● **WORKING DATA**:
+--
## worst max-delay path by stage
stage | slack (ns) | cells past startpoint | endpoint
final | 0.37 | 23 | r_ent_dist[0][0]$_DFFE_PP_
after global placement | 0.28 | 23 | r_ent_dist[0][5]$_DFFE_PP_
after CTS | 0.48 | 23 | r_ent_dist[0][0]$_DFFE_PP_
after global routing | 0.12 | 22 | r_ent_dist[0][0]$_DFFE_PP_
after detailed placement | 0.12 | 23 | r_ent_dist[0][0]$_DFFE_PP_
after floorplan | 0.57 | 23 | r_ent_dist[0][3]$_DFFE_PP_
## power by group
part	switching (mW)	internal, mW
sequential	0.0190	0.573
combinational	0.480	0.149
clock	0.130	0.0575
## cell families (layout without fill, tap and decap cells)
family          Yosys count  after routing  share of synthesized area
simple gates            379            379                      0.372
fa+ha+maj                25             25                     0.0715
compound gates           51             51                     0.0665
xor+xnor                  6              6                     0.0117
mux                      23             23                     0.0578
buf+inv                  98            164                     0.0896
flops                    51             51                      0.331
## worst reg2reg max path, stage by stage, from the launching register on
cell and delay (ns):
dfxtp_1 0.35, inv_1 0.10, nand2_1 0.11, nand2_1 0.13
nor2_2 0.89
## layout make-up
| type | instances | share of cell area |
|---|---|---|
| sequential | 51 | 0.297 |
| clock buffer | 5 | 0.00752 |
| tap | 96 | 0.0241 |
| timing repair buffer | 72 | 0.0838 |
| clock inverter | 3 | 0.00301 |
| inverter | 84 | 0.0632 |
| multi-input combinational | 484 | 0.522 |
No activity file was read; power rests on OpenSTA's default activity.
## src/rtl/core/ibd_pkg.sv

```systemverilog
// Shared types and constants for the box-filter downsampler.
// Used by ibd_ctrl, ibd_dp and image_box_downsample; depends on nothing.
`default_nettype none

package ibd_pkg;

  // Fixed field and register widths
  localparam int PIX_W        = 8;
  localparam int MEAN_W       = 8;
  localparam int IDX_W        = 12;
  localparam int ROW_W        = 12;
  localparam int HGT_W        = 13;
  localparam int SUM_W        = 16;
  localparam int DIVD_W       = SUM_W + 1;
  localparam int FACTOR_REG_W = 5;
  localparam int DIM_REG_W    = 13;
  localparam int APB_AW       = 4;
  localparam int APB_DW       = 32;
  localparam int MAX_HEIGHT   = 4096;

  // Serial divider: one quotient bit per step
  localparam int DIV_STEPS = MEAN_W;
  localparam int CNT_W     = $clog2(DIV_STEPS);

  // Register reset values
  localparam logic [FACTOR_REG_W-1:0] FACTOR_RST = 5'd2;
  localparam logic [DIM_REG_W-1:0]    WIDTH_RST  = 13'd640;
  localparam logic [DIM_REG_W-1:0]    HEIGHT_RST = 13'd480;

  // Register indexes (word address bits)
  typedef enum logic [1:0] {
    REG_FACTOR = 2'd0,
    REG_WIDTH  = 2'd1,
    REG_HEIGHT = 2'd2
  } reg_idx_t;

  // Controller to datapath commands
  typedef struct packed {
    logic restart;
    logic step;
    logic acc;
    logic div_start;
    logic div_step;
    logic load;
  } ibd_cmd_t;

  // Datapath to controller status
  typedef struct packed {
    logic col_end;
    logic blk_end;
    logic div_last;
    logic out_free;
  } ibd_stat_t;

endpackage

`default_nettype wire

```

## src/rtl/core/ibd_ctrl.sv

```systemverilog
// Sequencer for the downsampler: pixel step, column-sum update, divide, output load.
// Depends on ibd_pkg for the command and status structs.
`default_nettype none

module ibd_ctrl (
  input  wire                 clk,
  input  wire                 rst_n,
  input  wire                 in_valid,
  input  wire                 cfg_wr,
  input  ibd_pkg::ibd_stat_t  st,
  output ibd_pkg::ibd_cmd_t   cmd,
  output logic                in_stall
);
  import ibd_pkg::*;

  typedef enum logic [3:0] {
    S_IDLE = 4'b0001,
    S_ACC  = 4'b0010,
    S_DIV  = 4'b0100,
    S_OUT  = 4'b1000
  } state_t;

  state_t state_r, state_nxt;
  logic   blk_pend_r, blk_pend_nxt;

  // Next state and commands
  always_comb begin
    state_nxt    = state_r;
    blk_pend_nxt = blk_pend_r;
    cmd          = '0;
    unique case (state_r)
      S_IDLE: begin
        cmd.restart = cfg_wr;
        cmd.step    = in_valid;
        if (in_valid) begin
          blk_pend_nxt = st.blk_end;
          if (st.col_end) state_nxt = S_ACC;
        end
      end
      S_ACC: begin
        cmd.acc = 1'b1;
        if (blk_pend_r) begin
          cmd.div_start = 1'b1;
          state_nxt     = S_DIV;
        end else begin
          state_nxt = S_IDLE;
        end
      end
      S_DIV: begin
        cmd.div_step = 1'b1;
        if (st.div_last) state_nxt = S_OUT;
      end
      S_OUT: begin
        if (st.out_free) begin
          cmd.load  = 1'b1;
          state_nxt = S_IDLE;
        end
      end
      default: state_nxt = S_IDLE;
    endcase
  end

  assign in_stall = (state_r != S_IDLE);

  // State registers
  always_ff @(posedge clk) begin
    if (!rst_n) begin
      state_r    <= S_IDLE;
      blk_pend_r <= 1'b0;
    end else begin
      state_r    <= state_nxt;
      blk_pend_r <= blk_pend_nxt;
    end
  end

endmodule

`default_nettype wire

```

## config.mk

```make
export PLATFORM = sky130hd
export DESIGN_NAME = ibd_ctrl
export DESIGN_NICKNAME = d
export VERILOG_FILES = /design/src/rtl/core/ibd_pkg.sv /design/src/rtl/core/ibd_ctrl.sv
export SDC_FILE = /design/constraint.sdc
export NUM_CORES = 1
export LEC_CHECK = 0
export ABC_AREA = 1
export BUFFER_PORTS_ARGS = -buffer_cell sky130_fd_sc_hd__buf_2
export CAP_MARGIN = 20
export CORE_AREA = 3 3 40 42
export DETAILED_ROUTE_END_ITERATION = 10
export DIE_AREA = 0 0 43 45
export PLACE_DENSITY = 0.56
export SYNTH_ARGS = -nofsm -noshare
export SYNTH_HDL_FRONTEND = slang
export SYNTH_SLANG_ARGS = --single-unit
```

## constraint.sdc

```tcl
create_clock -name clk -period 0.94 [get_ports clk]
set_clock_uncertainty 0.1 [all_clocks]
set_input_delay 0.094 -clock clk [delete_from_list [all_inputs] [get_ports clk]]
set_output_delay 0.094 -clock clk [all_outputs]
set_load 0.02 [all_outputs]
```

==> results of run 1 <==
==> critical path, delay by kind of cell (launching register included) <==
| family | cells | cell delay [ns] |
|---|---|---|
| flip-flops | 1 | 0.32 |
| AND/OR/NAND/NOR | 2 | 0.31 |
| buffers and inverters | 2 | 0.22 |
==> power by group <==
part           internal [uW]  total, uW  leakage [uW]  switching, uW
registers                312        402     0.0000422           89.6
logic                    475       1100      0.000259            621
clock network            161        255     0.0000150           94.5
==> cell usage after synthesis, drive strengths merged <==
master  number
nand2       10
nor2         8
a21oi        2
nor3         1
nand3b       1
nand4        1
inv         11
o21bai       1
nand3        7
dfxtp        5
==> stage by stage <==
step	TNS (ns)	cells	hold slack, ns	utilization
4_1_cts	-3.24	88	0.109	0.433
3_5_place_dp	-1.12	79	0.249	0.352
6_report	-3.16	88	0.0992	0.444
2_1_floorplan	-0.348	47	0.111	-
3_3_place_gp	-1.21	79	0.244	0.352
5_1_grt	-4.03	88	0.129	0.444
==> worst max-delay path by stage <==
| stage | start | endpoint | slack, ns | cells after the start |
|---|---|---|---|---|
| 2_1_floorplan | state_r[2] | state_r[3] | -0.08 | 7 |
| 3_3_place_gp | state_r[1] | state_r[3] | -0.18 | 6 |
| 3_5_place_dp | state_r[1] | state_r[3] | -0.16 | 6 |
| 4_1_cts | state_r[1] | cmd[1] | -0.37 | 4 |
| 5_1_grt | state_r[2] | cmd[2] | -0.43 | 4 |
| 6_report | state_r[0] | cmd[1] | -0.36 | 4 |
==> area by class of cell <==
cell class	instances	share of cell area
flip-flops and latches	5	0.189
multi-input cells	31	0.375
repair buffers	22	0.285
clock buffers	4	0.0461
inverters	11	0.0724
well taps	15	0.0329
==> flip-flops by register name (all words and copies together) (netlist names) <==
name / cells
state_r: 4
blk_pend_r: 1
==> kinds of logic after synthesis <==
family | after synthesis
buffers and inverters | 11
AOI/OAI and AO/OA | 3
DFF | 5
and+or+nand+nor | 28
==> repair_timing <==
item,CTS,global route
resized for setup,11,4
buffers inserted,4,0
hold endpoints to repair,2,0
endpoints found under the setup margin,12,12
hold buffers,2,0
pin swaps,5,4
==> per-layer routing <==
| metal | vias up | share of wire |
|---|---|---|
| met5 | - | 0 |
| met4 | 0 | 0.068 |
| met3 | 7 | 0.092 |
| met2 | 20 | 0.42 |
| met1 | 161 | 0.41 |
| li1 | 196 | - |
==> impl_metrics.csv, run 1 <==
group,metric,value,unit
sta,drv_slew,0,
synth,synth_top_family_by_area,"simple AND/OR/NAND/NOR gates",
synth,ys_seq_area_frac,0.338,
placement,hpwlAfterDp,585,um
setup_path,end_kind,"output pin",
synth,synth_nets,55,
clock_network,cts.path.max_buffers,2,
grt,grt_max_degree,6,
floorplanning,ios,15,
setup_path,reg2reg_slack,-0.23,ns
synth,synth-adder-area-share,0,
drt,drc,0,
drt,avgViaCountPerCell,4.36,
grt,track_usage,0.0992,
sta,slew_headroom,0.880,
setup_path,worstPathRequired,0.75,ns
synth,yosys.area_share.simple,0.451,
sta,hold_viol,0,
cells_and_area,fillers,138,
floorplanning,rows,13,
sta,fmax,0.769,GHz
grt,grt-busiest-layer,"met2",
sta,fin_ws,-0.360,ns
grt,antenna_found_initial,0,
pwr,peakVddDrop,1.35,mV
clock_network,clkSlewWorstSetupHoldPaths,0.04,ns
drt,wire_per_inst,9.74,um
worst_hold_path,worstHoldStart,"in_valid",
clock_network,clock_sinks,5,
synth,synth_area_leaders,"dfxtp_1 (34%), nand2_1 (13%), inv_1 (11%), nand3_1 (10%), nor2_1 (6.3%)",
grt,grt_util_met1,0.106,
drt,first_iter_violations,8,
grt,grt_pass1_wl,1.35,mm
pwr,leakage,0.000316,uW
synth,synth-xor-area-share,0,
cells_and_area,antenna-diode-count,0,
synth,syn_avg_cell_area,6.31,um^2
sta,setup_viol,12,
pwr,power,1750,uW
setup_path,crit_chain,"nor2_2, nand2_1, inv_1, buf_2",
grt,grt-ovfl-total,0,
pwr,power.density,3070,nW/um^2
placement,place.gp.congestion,0.721,
status,violations,"negative setup slack",
cells_and_area,area_growth,92.4,%
floorplanning,fp.dieH,45,um
cells_and_area,multi_input_area,214,um^2
floorplanning,design.core.area,1280,um^2
synth,netlist_area,297,um^2
setup_path,cp-start-kind,"register",
placement,place_area,453,um^2
sta,rsz0062_at_grt,"yes",
synth,ys_types,14,
setup_path,r2r.worst_path.cells,5,
placement,io_buffers,14,
grt,met2_usage,0.135,
synth,synth-compound-area-share,0.0717,
grt,use_met3,0.0438,
synth,yosysTopAreaCell,"dfxtp_1",
setup_path,crit_type,"reg2out",
clock_network,root_buffer,"clkbuf_4",
synth,ys_warn_count,0,
drt,firstDrtPassIters,4,
worst_hold_path,whs_path_depth,4,
cells_and_area,postLayoutCellArea,571,um^2
synth,synth_top_area_frac,0.338,
clock_network,cts_tree,"done",
job,maxCapViolCount,0,
setup_path,cp_max_fo,4,
placement,pre_cts_ws,-0.161,ns
drt,num_vias,384,
cells_and_area,layout-drive-gt1-share,0.616,
setup_path,worstPathArrival,1.11,ns
synth,synth_seq_cells,5,
grt,grt_pass1_vias,348,
status,status,"finished, violations left",
worst_hold_path,hold_path_class,"in2reg",
drt,drtAntennaViolNets,0,
cells_and_area,layout_common_cells,"buf_2 (9), inv_1 (8), nand2_1 (8)",
cells_and_area,layout_commonest_cell,"buf_2",
synth,synthCells,47,
setup_path,r2r-start,"state_r[2]",
sta,tightest_slew,0.179,ns
floorplanning,die_area,1940,um^2
sta,min_period_over_period,1.38,
sta,fin_crit,1.30,ns
synth,muxShareOfSynthArea,0,
cells_and_area,final_nets,82,
setup_path,r2r-end,"state_r[0]",
clock_network,clock_latency,0.25,ns
setup_path,slowest_stage,"dfxtp_2",
clock_network,cts_buffers,3,
floorplanning,initial_core_util,0.231,
clock_network,htreeDepth,1,
setup_path,cpPeakStageDelay,0.32,ns
worst_hold_path,min_to,"blk_pend_r",
cells_and_area,seqCellArea,108,um^2
drt,routed_wl,857,um
floorplanning,die_w,43,um
No activity file was read; power rests on OpenSTA's default activity.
+--
● **EXERCISE**:
Extract all lines from the data in which "combinational" is found.

● **RESPONSE TO THE EXERCISE**:
combinational	0.480	0.149
| multi-input combinational | 484 | 0.522 |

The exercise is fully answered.